Saved entries
──────────

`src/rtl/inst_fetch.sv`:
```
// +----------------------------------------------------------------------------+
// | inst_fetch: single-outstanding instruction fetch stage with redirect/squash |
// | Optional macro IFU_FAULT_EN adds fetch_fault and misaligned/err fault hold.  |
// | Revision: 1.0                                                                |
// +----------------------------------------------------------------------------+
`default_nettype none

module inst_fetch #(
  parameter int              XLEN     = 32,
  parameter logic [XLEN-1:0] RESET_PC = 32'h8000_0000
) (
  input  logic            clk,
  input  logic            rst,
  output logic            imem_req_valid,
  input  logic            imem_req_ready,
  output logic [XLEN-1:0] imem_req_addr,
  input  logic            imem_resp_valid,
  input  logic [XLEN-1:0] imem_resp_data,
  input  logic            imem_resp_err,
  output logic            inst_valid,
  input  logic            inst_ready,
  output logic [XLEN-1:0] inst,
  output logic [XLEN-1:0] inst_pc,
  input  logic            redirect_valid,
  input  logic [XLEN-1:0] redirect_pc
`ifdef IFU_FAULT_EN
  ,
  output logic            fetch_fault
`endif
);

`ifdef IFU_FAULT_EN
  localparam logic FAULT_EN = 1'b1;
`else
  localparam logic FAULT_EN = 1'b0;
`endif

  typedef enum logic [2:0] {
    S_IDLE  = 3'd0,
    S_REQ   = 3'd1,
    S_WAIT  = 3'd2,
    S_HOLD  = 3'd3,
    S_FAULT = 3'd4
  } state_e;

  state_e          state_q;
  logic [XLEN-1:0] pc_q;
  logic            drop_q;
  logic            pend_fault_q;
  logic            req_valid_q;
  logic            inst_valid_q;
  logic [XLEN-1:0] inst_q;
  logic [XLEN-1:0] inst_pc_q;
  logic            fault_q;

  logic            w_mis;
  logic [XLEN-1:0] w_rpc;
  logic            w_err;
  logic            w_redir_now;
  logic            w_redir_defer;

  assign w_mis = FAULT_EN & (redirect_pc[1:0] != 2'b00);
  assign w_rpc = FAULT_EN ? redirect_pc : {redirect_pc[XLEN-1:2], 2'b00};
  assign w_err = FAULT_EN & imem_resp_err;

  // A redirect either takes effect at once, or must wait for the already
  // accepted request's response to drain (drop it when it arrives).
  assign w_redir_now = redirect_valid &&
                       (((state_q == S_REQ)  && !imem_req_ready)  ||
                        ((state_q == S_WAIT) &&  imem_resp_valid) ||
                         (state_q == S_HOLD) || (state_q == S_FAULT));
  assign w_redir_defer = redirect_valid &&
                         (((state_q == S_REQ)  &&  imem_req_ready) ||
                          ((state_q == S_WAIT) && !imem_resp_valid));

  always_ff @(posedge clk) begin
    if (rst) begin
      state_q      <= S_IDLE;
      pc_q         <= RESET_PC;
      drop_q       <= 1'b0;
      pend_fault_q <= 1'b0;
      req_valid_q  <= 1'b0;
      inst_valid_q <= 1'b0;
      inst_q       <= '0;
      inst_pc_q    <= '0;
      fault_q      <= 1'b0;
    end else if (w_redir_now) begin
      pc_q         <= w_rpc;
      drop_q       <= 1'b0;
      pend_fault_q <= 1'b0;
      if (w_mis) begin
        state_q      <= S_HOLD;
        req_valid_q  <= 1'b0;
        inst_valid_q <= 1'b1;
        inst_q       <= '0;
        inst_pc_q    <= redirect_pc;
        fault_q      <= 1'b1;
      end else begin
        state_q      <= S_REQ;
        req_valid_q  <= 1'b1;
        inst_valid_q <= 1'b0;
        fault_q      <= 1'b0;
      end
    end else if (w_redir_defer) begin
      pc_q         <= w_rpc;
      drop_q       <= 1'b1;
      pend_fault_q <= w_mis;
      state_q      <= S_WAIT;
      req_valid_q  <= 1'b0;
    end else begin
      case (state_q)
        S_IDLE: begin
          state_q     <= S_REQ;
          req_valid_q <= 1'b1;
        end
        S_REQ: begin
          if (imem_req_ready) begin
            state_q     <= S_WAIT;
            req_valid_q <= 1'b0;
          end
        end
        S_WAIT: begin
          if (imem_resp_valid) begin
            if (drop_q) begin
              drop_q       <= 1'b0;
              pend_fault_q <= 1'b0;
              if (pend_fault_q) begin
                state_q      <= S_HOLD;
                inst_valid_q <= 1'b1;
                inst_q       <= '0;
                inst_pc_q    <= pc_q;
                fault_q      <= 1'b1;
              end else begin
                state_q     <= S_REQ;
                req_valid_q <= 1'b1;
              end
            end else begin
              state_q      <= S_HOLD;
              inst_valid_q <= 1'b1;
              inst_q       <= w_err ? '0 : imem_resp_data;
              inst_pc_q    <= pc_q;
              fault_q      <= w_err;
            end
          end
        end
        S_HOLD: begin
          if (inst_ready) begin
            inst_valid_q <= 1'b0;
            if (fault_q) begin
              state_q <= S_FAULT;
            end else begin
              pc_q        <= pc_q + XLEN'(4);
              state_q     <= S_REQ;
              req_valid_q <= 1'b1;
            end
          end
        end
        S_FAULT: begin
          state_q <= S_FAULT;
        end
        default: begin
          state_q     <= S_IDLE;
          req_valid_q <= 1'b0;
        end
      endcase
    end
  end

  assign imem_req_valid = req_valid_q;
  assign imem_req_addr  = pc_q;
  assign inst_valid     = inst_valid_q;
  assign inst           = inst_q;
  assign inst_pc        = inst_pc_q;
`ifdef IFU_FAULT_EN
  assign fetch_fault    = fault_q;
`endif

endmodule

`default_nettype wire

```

──────────

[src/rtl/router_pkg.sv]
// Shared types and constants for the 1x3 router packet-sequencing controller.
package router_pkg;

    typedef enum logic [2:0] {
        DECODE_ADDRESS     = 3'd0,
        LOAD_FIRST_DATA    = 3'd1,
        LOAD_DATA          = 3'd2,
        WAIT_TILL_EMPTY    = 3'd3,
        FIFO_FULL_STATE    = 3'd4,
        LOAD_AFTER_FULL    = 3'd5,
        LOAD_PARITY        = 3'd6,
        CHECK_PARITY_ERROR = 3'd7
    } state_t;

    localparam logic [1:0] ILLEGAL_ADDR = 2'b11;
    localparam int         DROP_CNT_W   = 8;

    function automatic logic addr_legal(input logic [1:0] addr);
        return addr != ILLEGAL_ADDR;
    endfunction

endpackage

──────────

AIM OF THE EXERCISE —
Every line in the data that holds the string "assign" should be returned.

ANSWER TO THIS TASK —
  assign w_mis = FAULT_EN & (redirect_pc[1:0] != 2'b00);
  assign w_rpc = FAULT_EN ? redirect_pc : {redirect_pc[XLEN-1:2], 2'b00};
  assign w_err = FAULT_EN & imem_resp_err;
  assign w_redir_now = redirect_valid &&
  assign w_redir_defer = redirect_valid &&
  assign imem_req_valid = req_valid_q;
  assign imem_req_addr  = pc_q;
  assign inst_valid     = inst_valid_q;
  assign inst           = inst_q;
  assign inst_pc        = inst_pc_q;
  assign fetch_fault    = fault_q;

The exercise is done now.